If a line in the records below contains the word "high", return that line.

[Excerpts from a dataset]
· · · · · · ·

**src/id_number_validator_unit_defines.svh**
```systemverilog
// Assertion helpers for the ID number validator.
// Both sample on clk and are switched off while rst is high.
`ifndef ID_NUMBER_VALIDATOR_UNIT_DEFINES_SVH
`define ID_NUMBER_VALIDATOR_UNIT_DEFINES_SVH

// Same-cycle implication.
`define IDNV_ASSERT_NOW(label, ante, cons) \
  label: assert property (@(posedge clk) disable iff (rst) (ante) |-> (cons)) \
    else $error("idnv assertion failed");

// Next-cycle implication.
`define IDNV_ASSERT_NEXT(label, ante, cons) \
  label: assert property (@(posedge clk) disable iff (rst) (ante) |=> (cons)) \
    else $error("idnv assertion failed");

`endif

```
**src/idnv_pkg.sv**
```systemverilog
`timescale 1ns / 1ps

package idnv_pkg;

  // Character positions, counted from zero
  localparam logic [4:0] POS_YEAR_FIRST  = 5'd6;
  localparam logic [4:0] POS_YEAR_LAST   = 5'd9;
  localparam logic [4:0] POS_MONTH_FIRST = 5'd10;
  localparam logic [4:0] POS_MONTH_LAST  = 5'd11;
  localparam logic [4:0] POS_DAY_FIRST   = 5'd12;
  localparam logic [4:0] POS_DAY_LAST    = 5'd13;
  localparam logic [4:0] POS_SEX         = 5'd16;
  localparam logic [4:0] POS_CHECK       = 5'd17;
  localparam logic [4:0] COUNT_MAX       = 5'd31;

  localparam logic [7:0] CHAR_ZERO = 8'h30;
  localparam logic [7:0] CHAR_NINE = 8'h39;

  localparam logic [13:0] AGE_LIMIT       = 14'd130;
  localparam logic [13:0] BASE_YEAR       = 14'd1900;
  localparam logic [3:0]  BASE_YEAR_MOD12 = 4'd4;
  localparam logic [3:0]  ANIMAL_NONE     = 4'd12;
  localparam logic [8:0]  DAYS_LEAP       = 9'd366;
  localparam logic [8:0]  DAYS_NORM       = 9'd365;

  // Configuration register indexes and reset values
  localparam logic [1:0] REG_YEAR  = 2'd0;
  localparam logic [1:0] REG_MONTH = 2'd1;
  localparam logic [1:0] REG_DAY   = 2'd2;

  localparam logic [13:0] RESET_YEAR  = 14'd2024;
  localparam logic [3:0]  RESET_MONTH = 4'd1;
  localparam logic [4:0]  RESET_DAY   = 5'd1;

  // Captured accumulator contents of one finished number
  typedef struct packed {
    logic        len_ok;
    logic        bad_digit;
    logic [3:0]  sum_mod11;
    logic [7:0]  check_char;
    logic [13:0] year;
    logic [8:0]  year_mod400;
    logic [3:0]  year_mod12;
    logic [6:0]  month;
    logic [6:0]  day;
    logic        sex_odd;
  } snap_t;

  // Decoded values ahead of the birthday distance
  typedef struct packed {
    logic        len_ok;
    logic        ck_ok;
    logic        yr_ok;
    logic [13:0] year;
    logic [6:0]  month;
    logic [6:0]  day;
    logic        sex_odd;
    logic [14:0] age;
    logic        leap;
    logic [8:0]  today;
    logic [8:0]  bday;
    logic [3:0]  animal;
  } mid_t;

  // Digit weights of positions 0..16
  function automatic logic [3:0] digit_weight(input logic [4:0] pos);
    logic [3:0] w;
    case (pos)
      5'd0, 5'd10:  w = 4'd7;
      5'd1, 5'd11:  w = 4'd9;
      5'd2, 5'd12:  w = 4'd10;
      5'd3, 5'd13:  w = 4'd5;
      5'd4, 5'd14:  w = 4'd8;
      5'd5, 5'd15:  w = 4'd4;
      5'd6, 5'd16:  w = 4'd2;
      5'd7:         w = 4'd1;
      5'd8:         w = 4'd6;
      5'd9:         w = 4'd3;
      default:      w = 4'd0;
    endcase
    return w;
  endfunction

  // Expected check character for a sum residue
  function automatic logic [7:0] check_code(input logic [3:0] r);
    logic [7:0] c;
    case (r)
      4'd0:    c = 8'h31;
      4'd1:    c = 8'h30;
      4'd2:    c = 8'h58;
      4'd3:    c = 8'h39;
      4'd4:    c = 8'h38;
      4'd5:    c = 8'h37;
      4'd6:    c = 8'h36;
      4'd7:    c = 8'h35;
      4'd8:    c = 8'h34;
      4'd9:    c = 8'h33;
      4'd10:   c = 8'h32;
      default: c = 8'h00;
    endcase
    return c;
  endfunction

  // Days before the first of a month, month index 0..11
  function automatic logic [8:0] cum_days(input logic [3:0] idx, input logic leap);
    logic [8:0] n;
    case (idx)
      4'd0:    n = 9'd0;
      4'd1:    n = 9'd31;
      4'd2:    n = 9'd59;
      4'd3:    n = 9'd90;
      4'd4:    n = 9'd120;
      4'd5:    n = 9'd151;
      4'd6:    n = 9'd181;
      4'd7:    n = 9'd212;
      4'd8:    n = 9'd243;
      4'd9:    n = 9'd273;
      4'd10:   n = 9'd304;
      4'd11:   n = 9'd334;
      default: n = 9'd0;
    endcase
    if (leap && (idx >= 4'd2) && (idx <= 4'd11)) begin
      n = n + 9'd1;
    end
    return n;
  endfunction

  // Day of year; a month outside 1..12 gives zero
  function automatic logic [8:0] day_of_year(input logic [6:0] mon, input logic [6:0] day,
                                             input logic leap);
    logic [8:0] n;
    if ((mon == 7'd0) || (mon > 7'd12)) begin
      n = 9'd0;
    end else begin
      n = cum_days(mon[3:0] - 4'd1, leap) + {2'b00, day};
    end
    return n;
  endfunction

  // Residue mod 11 of a value up to 100
  function automatic logic [3:0] mod11_small(input logic [6:0] v);
    logic [6:0] t;
    t = v;
    if (t >= 7'd88) t = t - 7'd88;
    if (t >= 7'd44) t = t - 7'd44;
    if (t >= 7'd22) t = t - 7'd22;
    if (t >= 7'd11) t = t - 7'd11;
    return t[3:0];
  endfunction

  // Residue mod 12 of a value up to 119
  function automatic logic [3:0] mod12_small(input logic [6:0] v);
    logic [6:0] t;
    t = v;
    if (t >= 7'd96) t = t - 7'd96;
    if (t >= 7'd48) t = t - 7'd48;
    if (t >= 7'd24) t = t - 7'd24;
    if (t >= 7'd12) t = t - 7'd12;
    return t[3:0];
  endfunction

  // Residue mod 400 of a value up to 3999
  function automatic logic [8:0] mod400_small(input logic [11:0] v);
    logic [11:0] t;
    t = v;
    if (t >= 12'd3200) t = t - 12'd3200;
    if (t >= 12'd1600) t = t - 12'd1600;
    if (t >= 12'd800)  t = t - 12'd800;
    if (t >= 12'd400)  t = t - 12'd400;
    return t[8:0];
  endfunction

endpackage

```
**src/id_number_validator_unit.sv**
```systemverilog
`timescale 1ns / 1ps
// ID number validator: one ASCII character accepted per cycle while s_axis_tready is high,
// no gaps needed. The snapshot is taken at the edge that accepts the last character, then
// the decode and result registers follow before m_axis_tvalid rises.
// Throughput: one character per cycle, one result per number; s_axis_tready drops
// only while snapshot, decode and result registers all hold numbers and m_axis_tready is low.
// rst (synchronous) clears accumulators and pipeline valids and loads the
// configuration defaults (year 2024, January 1).
`include "id_number_validator_unit_defines.svh"

module id_number_validator_unit (
  input  logic        clk,
  input  logic        rst,
  // configuration
  input  logic        cfg_we,
  input  logic [1:0]  cfg_index,
  input  logic [13:0] cfg_data,
  // character stream
  input  logic        s_axis_tvalid,
  output logic        s_axis_tready,
  input  logic [7:0]  s_axis_tdata,   // [7:0] id_char
  input  logic        s_axis_tlast,   // last_char
  // results
  output logic        m_axis_tvalid,
  input  logic        m_axis_tready,
  output logic [63:0] m_axis_tdata    // [0] valid_res, [1] length_ok, [2] checksum_ok,
                                      // [3] year_ok, [17:4] birth_year,
                                      // [24:18] birth_month, [31:25] birth_day,
                                      // [32] is_male, [47:33] age_years,
                                      // [56:48] days_to_birthday, [60:57] animal_sign,
                                      // [63:61] zero
);

  // Configuration registers
  logic [13:0] current_year;
  logic [3:0]  current_month;
  logic [4:0]  current_day;

  always_ff @(posedge clk) begin
    if (rst) begin
      current_year  <= idnv_pkg::RESET_YEAR;
      current_month <= idnv_pkg::RESET_MONTH;
      current_day   <= idnv_pkg::RESET_DAY;
    end else if (cfg_we) begin
      case (cfg_index)
        idnv_pkg::REG_YEAR:  current_year  <= cfg_data;
        idnv_pkg::REG_MONTH: current_month <= cfg_data[3:0];
        idnv_pkg::REG_DAY:   current_day   <= cfg_data[4:0];
        default: ;
      endcase
    end
  end

  // Pipeline flow control
  logic snap_valid, mid_valid, out_valid;
  logic load_out, load_mid, in_xfer;

  assign load_out      = mid_valid && (!out_valid || m_axis_tready);
  assign load_mid      = snap_valid && (!mid_valid || load_out);
  assign s_axis_tready = !snap_valid || load_mid;
  assign in_xfer       = s_axis_tvalid && s_axis_tready;

  // Character accumulators
  logic [4:0]  char_count;
  logic [3:0]  sum_mod11;
  logic [13:0] year_acc;
  logic [8:0]  year_mod400;
  logic [3:0]  year_mod12;
  logic [6:0]  month_acc;
  logic [6:0]  day_acc;
  logic        sex_odd;
  logic        bad_digit;
  logic [7:0]  check_char;

  logic [3:0]  sum_mod11_next;
  logic [13:0] year_acc_next;
  logic [8:0]  year_mod400_next;
  logic [3:0]  year_mod12_next;
  logic [6:0]  month_acc_next;
  logic [6:0]  day_acc_next;
  logic        sex_odd_next;
  logic        bad_digit_next;
  logic [7:0]  check_char_next;

  logic        is_digit;
  logic [3:0]  digit;
  logic [7:0]  wprod;
  logic [16:0] year_x10;
  logic [11:0] mod400_x10;
  logic [6:0]  mod12_x10;
  logic [9:0]  month_x10;
  logic [9:0]  day_x10;

  always_comb begin
    is_digit   = (s_axis_tdata >= idnv_pkg::CHAR_ZERO) && (s_axis_tdata <= idnv_pkg::CHAR_NINE);
    digit      = is_digit ? 4'(s_axis_tdata - idnv_pkg::CHAR_ZERO) : 4'd0;
    wprod      = 8'(digit * idnv_pkg::digit_weight(char_count));
    year_x10   = {year_acc, 3'b000} + {2'b00, year_acc, 1'b0} + {13'd0, digit};
    mod400_x10 = {year_mod400, 3'b000} + {2'b00, year_mod400, 1'b0} + {8'd0, digit};
    mod12_x10  = {year_mod12[3:0], 3'b000} + {2'b00, year_mod12[3:0], 1'b0}
                 + {3'd0, digit};
    month_x10  = {month_acc, 3'b000} + {2'b00, month_acc, 1'b0} + {6'd0, digit};
    day_x10    = {day_acc, 3'b000} + {2'b00, day_acc, 1'b0} + {6'd0, digit};

    sum_mod11_next   = sum_mod11;
    year_acc_next    = year_acc;
    year_mod400_next = year_mod400;
    year_mod12_next  = year_mod12;
    month_acc_next   = month_acc;
    day_acc_next     = day_acc;
    sex_odd_next     = sex_odd;
    bad_digit_next   = bad_digit;
    check_char_next  = check_char;

    if (char_count < idnv_pkg::POS_CHECK) begin
      if (!is_digit) begin
        bad_digit_next = 1'b1;
      end
      sum_mod11_next = idnv_pkg::mod11_small(7'({3'd0, sum_mod11} + wprod));
      if ((char_count >= idnv_pkg::POS_YEAR_FIRST) && (char_count <= idnv_pkg::POS_YEAR_LAST)) begin
        year_acc_next    = year_x10[13:0];
        year_mod400_next = idnv_pkg::mod400_small(mod400_x10);
        year_mod12_next  = idnv_pkg::mod12_small(mod12_x10);
      end else if ((char_count == idnv_pkg::POS_MONTH_FIRST) ||
                   (char_count == idnv_pkg::POS_MONTH_LAST)) begin
        month_acc_next = month_x10[6:0];
      end else if ((char_count == idnv_pkg::POS_DAY_FIRST) ||
                   (char_count == idnv_pkg::POS_DAY_LAST)) begin
        day_acc_next = day_x10[6:0];
      end else if (char_count == idnv_pkg::POS_SEX) begin
        sex_odd_next = digit[0];
      end
    end else if (char_count == idnv_pkg::POS_CHECK) begin
      check_char_next = s_axis_tdata;
    end
  end

  // Accumulators advance on every transfer and clear after the last character
  always_ff @(posedge clk) begin
    if (rst) begin
      char_count  <= '0;
      sum_mod11   <= '0;
      year_acc    <= '0;
      year_mod400 <= '0;
      year_mod12  <= '0;
      month_acc   <= '0;
      day_acc     <= '0;
      sex_odd     <= 1'b0;
      bad_digit   <= 1'b0;
      check_char  <= '0;
    end else if (in_xfer) begin
      if (s_axis_tlast) begin
        char_count  <= '0;
        sum_mod11   <= '0;
        year_acc    <= '0;
        year_mod400 <= '0;
        year_mod12  <= '0;
        month_acc   <= '0;
        day_acc     <= '0;
        sex_odd     <= 1'b0;
        bad_digit   <= 1'b0;
        check_char  <= '0;
      end else begin
        if (char_count != idnv_pkg::COUNT_MAX) begin
          char_count <= char_count + 5'd1;
        end
        sum_mod11   <= sum_mod11_next;
        year_acc    <= year_acc_next;
        year_mod400 <= year_mod400_next;
        year_mod12  <= year_mod12_next;
        month_acc   <= month_acc_next;
        day_acc     <= day_acc_next;
        sex_odd     <= sex_odd_next;
        bad_digit   <= bad_digit_next;
        check_char  <= check_char_next;
      end
    end
  end

  // Stage 1: capture the finished number
  idnv_pkg::snap_t snap;

  always_ff @(posedge clk) begin
    if (rst) begin
      snap_valid <= 1'b0;
    end else if (in_xfer && s_axis_tlast) begin
      snap_valid <= 1'b1;
    end else if (load_mid) begin
      snap_valid <= 1'b0;
    end
  end

  always_ff @(posedge clk) begin
    if (in_xfer && s_axis_tlast) begin
      snap.len_ok      <= (char_count == idnv_pkg::POS_CHECK);
      snap.bad_digit   <= bad_digit_next;
      snap.sum_mod11   <= sum_mod11_next;
      snap.check_char  <= check_char_next;
      snap.year        <= year_acc_next;
      snap.year_mod400 <= year_mod400_next;
      snap.year_mod12  <= year_mod12_next;
      snap.month       <= month_acc_next;
      snap.day         <= day_acc_next;
      snap.sex_odd     <= sex_odd_next;
    end
  end

  // Stage 2: checksum, age, leap rule, days of year, animal sign
  idnv_pkg::snap_t snap_in;
  idnv_pkg::mid_t  mid_next;
  idnv_pkg::mid_t  mid;
  logic            leap;
  logic            century;

  always_comb begin
    snap_in = snap;
    century = (snap_in.year_mod400 == 9'd0) || (snap_in.year_mod400 == 9'd100) ||
              (snap_in.year_mod400 == 9'd200) || (snap_in.year_mod400 == 9'd300);
    leap    = ((snap_in.year[1:0] == 2'b00) && !century) || (snap_in.year_mod400 == 9'd0);

    mid_next.len_ok  = snap_in.len_ok;
    mid_next.ck_ok   = snap_in.len_ok && !snap_in.bad_digit &&
                       (idnv_pkg::check_code(snap_in.sum_mod11) == snap_in.check_char);
    mid_next.age     = {1'b0, current_year} - {1'b0, snap_in.year};
    mid_next.yr_ok   = !mid_next.age[14] && (mid_next.age[13:0] < idnv_pkg::AGE_LIMIT);
    mid_next.year    = snap_in.year;
    mid_next.month   = snap_in.month;
    mid_next.day     = snap_in.day;
    mid_next.sex_odd = snap_in.sex_odd;
    mid_next.leap    = leap;
    mid_next.today   = idnv_pkg::day_of_year({3'd0, current_month}, {2'd0, current_day}, leap);
    mid_next.bday    = idnv_pkg::day_of_year(snap_in.month, snap_in.day, leap);
    if (snap_in.year < idnv_pkg::BASE_YEAR) begin
      mid_next.animal = idnv_pkg::ANIMAL_NONE;
    end else if (snap_in.year_mod12 >= idnv_pkg::BASE_YEAR_MOD12) begin
      mid_next.animal = snap_in.year_mod12 - idnv_pkg::BASE_YEAR_MOD12;
    end else begin
      mid_next.animal = snap_in.year_mod12 + (4'd12 - idnv_pkg::BASE_YEAR_MOD12);
    end
  end

  always_ff @(posedge clk) begin
    if (rst) begin
      mid_valid <= 1'b0;
    end else if (load_mid) begin
      mid_valid <= 1'b1;
    end else if (load_out) begin
      mid_valid <= 1'b0;
    end
  end

  always_ff @(posedge clk) begin
    if (load_mid) begin
      mid <= mid_next;
    end
  end

  // Stage 3: days to the next birthday and result packing
  logic [8:0]  togo;
  logic [63:0] out_next;

  always_comb begin
    if (mid.bday > mid.today) begin
      togo = mid.bday - mid.today;
    end else begin
      togo = (mid.leap ? idnv_pkg::DAYS_LEAP : idnv_pkg::DAYS_NORM) - mid.today + mid.bday;
    end
    out_next = {3'b000, mid.animal, togo, mid.age, mid.sex_odd, mid.day, mid.month,
                mid.year, mid.yr_ok, mid.ck_ok, mid.len_ok,
                mid.len_ok && mid.ck_ok && mid.yr_ok};
  end

  always_ff @(posedge clk) begin
    if (rst) begin
      out_valid <= 1'b0;
    end else if (load_out) begin
      out_valid <= 1'b1;
    end else if (m_axis_tready) begin
      out_valid <= 1'b0;
    end
  end

  always_ff @(posedge clk) begin
    if (load_out) begin
      m_axis_tdata <= out_next;
    end
  end

  assign m_axis_tvalid = out_valid;

  // Checks
  `IDNV_ASSERT_NOW(a_valid_needs_all, m_axis_tvalid && m_axis_tdata[0], m_axis_tdata[1] && m_axis_tdata[2] && m_axis_tdata[3])
  `IDNV_ASSERT_NOW(a_ck_needs_len, m_axis_tvalid && m_axis_tdata[2], m_axis_tdata[1])
  `IDNV_ASSERT_NEXT(a_clear_after_last, in_xfer && s_axis_tlast, (char_count == 5'd0) && snap_valid)
  `IDNV_ASSERT_NOW(a_animal_range, m_axis_tvalid, m_axis_tdata[60:57] <= idnv_pkg::ANIMAL_NONE)

endmodule
```
**config.mk**
```make
export PLATFORM = sky130hd
export DESIGN_NAME = id_number_validator_unit
export DESIGN_NICKNAME = d
export VERILOG_FILES = /design/src/idnv_pkg.sv /design/src/id_number_validator_unit.sv
export VERILOG_INCLUDE_DIRS = /design/src /design/src/src
export SDC_FILE = /design/constraint.sdc
export NUM_CORES = 1
export LEC_CHECK = 0
export ABC_AREA = 1
export BUFFER_PORTS_ARGS = -buffer_cell sky130_fd_sc_hd__clkbuf_2
export CAP_MARGIN = 20
export CORE_ASPECT_RATIO = 1.2
export CORE_MARGIN = 4
export CORE_UTILIZATION = 30
export DETAILED_ROUTE_END_ITERATION = 16
export HOLD_SLACK_MARGIN = 0.12
export REMOVE_ABC_BUFFERS = 1
export SLEW_MARGIN = 20
export SYNTH_ARGS = -nofsm -noshare
export SYNTH_HDL_FRONTEND = slang
export SYNTH_SLANG_ARGS = --single-unit
```
**constraint.sdc**
```tcl
create_clock -name clk -period 6.7 [get_ports clk]
set_input_delay 0.335 -clock clk [delete_from_list [all_inputs] [get_ports clk]]
set_output_delay 0.335 -clock clk [all_outputs]
set_load 0.03 [all_outputs]
```
==> summary.txt <==
Timing
  • Final slew viol count: 0
  • Final hold vios: 0
  • Sum of negative setup slack: 0 ps
  • Setup violators final: 0
  • Period utilisation layout: 94.0%
  • Slew margin rel.: 36.7%
  • FMAX: 159 MHz
  • PnR worst setup slack: a little over 400 ps
  • Tmin final: 6300 ps
  • Skew final: 8.94 ps
  • Worst-Margin Slew: 944 ps

Global route
  • GRT Util Overall: 11.9%
  • Number of global-route vias before repair: 13,800
  • Largest net degree at the start of global routing: 66
  • First-pass GRT wire length: 63,800 um
  • Total grt overflow: 0
  • Antenna violations before repair: 1

Detailed routing
  • First-iteration detailed-routing DRC count: ~600
  • Routed wl met3: 1150 um
  • Via Count: roughly 14,000
  • Post-route DRC violation count: 0
  • Routed wire per std cell: 12.8 um
  • M1 WL: 16,100 um
  • Max layer used: met5
  • Via/cell ratio: 4.61
  • TritonRoute pass-1 iters: 5
  • Antenna-violating nets left: 0
  • Met2 WL post-DR: 19,500 um
  • DRT Wirelength: 37,800 um

Clocking
  • Cts bufs inserted: 28
  • H-tree Lvls: 1
  • Clock sink count: 284
  • Worst skew pair latency: 550 ps
  • TritonCTS clock tree: built
  • CTS root buf: clkbuf_16
  • Clk pin slew, worst setup/hold paths: 60 ps
  • Clock Tree Buf Depth: 3

Final layout
  • Layout area overhead: 16.9%
  • Post-route cell area: about 21,000 um^2
  • Ratio of cells with drive above 1 in the final layout: around 14%
  • Ant. Diodes: 0
  • Filler cells: 5,827
  • Final nets: around 2,400

Placement
  • Final HPWL DP: about 29,000 um
  • PortBufs: 92
  • Pre-CTS setup slack: -472 ps
  • DP Area: between 15,000 and 20,000 um^2
  • RePlAce Congestion: 0.836

Floorplan
  • Initial core utilization: 30.5%
  • Die area: 62,500 um^2
  • Num rows: 96
  • IO Count: 96
  • Die height: 273 um
  • Core area: between 50,000 and 60,000 um^2
  • Die width: 229 um

Job
  • Max-cap violations: 0

Setup path
  • Required @ worst endpoint: between 7000 and 8000 ps
  • CP Max Fanout: 5
  • Critical Path Source Type: flop
  • Critical Path Most Common Cell: nand2_1
  • Slowest Stage Delay on Critical Path: 560 ps
  • Crit path kind: flop to flop
  • Slowest-stage cell, CP: fa_1
  • Endpoint class of the critical path: flop
  • Critical Path AT: 6750 ps

Logic synthesis
  • Async S/R FF share, synth: 0%
  • Sequential area share after synthesis: between 40% and 50%
  • Yosys warns: 0
  • Synth unique cells: 59
  • Cell area after synthesis: about 18,000 um^2
  • Mapped Cells: slightly above 2,000
  • Number of synthesized flops with an enable pin: approximately 190
  • Register bit total from synthesis: 284
  • Ys flop type: edfxtp_1
  • Syn Area/Cell: 8.68 um^2

Pwr
  • Max VDD drop: between 150 and 200 uV
  • PD cells: 198 nW/um^2
  • Static Leak: around 9.5 nW
  • Power consumption: 4.07 mW

Worst hold path
  • Hold Crit Class: input port to flop

Run status
  • Status: completed
==> kinds of logic (layout without fill, tap and decap cells) <==
logic type               after synthesis  in the layout  synth area share, %
AO/OA/AOI/OAI                        285            285                 8.95
XOR/XNOR                              79             79                 4.11
adder cells (fa/ha/maj)              188            188                 14.4
buffers and inverters                355            541                 7.67
flip-flops                           284            284                 43.0
multiplexers                           9              9                0.548
other                                  1              3               0.0213
AND/OR/NAND/NOR                      823            823                 21.3
==> cells in the final DEF (no fill, tap or decap), types with 7 or more instances in the layout <==
cell           count
dfxtp_1           96
nand2_4           10
and2_1             8
inv_1            310
clkbuf_2          92
a21oi_1          140
dlygate4sd3_1     16
nand3_2           11
nor2_4            10
xor2_1            51
fa_1              24
inv_2              9
nand4_1           27
buf_4             60
nor3_1            21
xnor2_1           23
clkbuf_16         31
o21ai_0           87
nand3_1          113
edfxtp_1         187
nor2_1           142
clkbuf_1           7
or2_2             21
o31ai_1            9
nand2_2           30
nand2_1          399
ha_1             162
==> power breakdown <==
group / leakage (nW) / switching, mW / internal [mW]
Clock: 0.470 / 0.677 / 0.973
Sequential: 2.53 / 0.0298 / 1.93
Combinational: 6.47 / 0.293 / 0.171
Total: 9.48 / 1.00 / 3.07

· · · · · · ·

**Exercise answer**
// Both sample on clk and are switched off while rst is high.
// ID number validator: one ASCII character accepted per cycle while s_axis_tready is high,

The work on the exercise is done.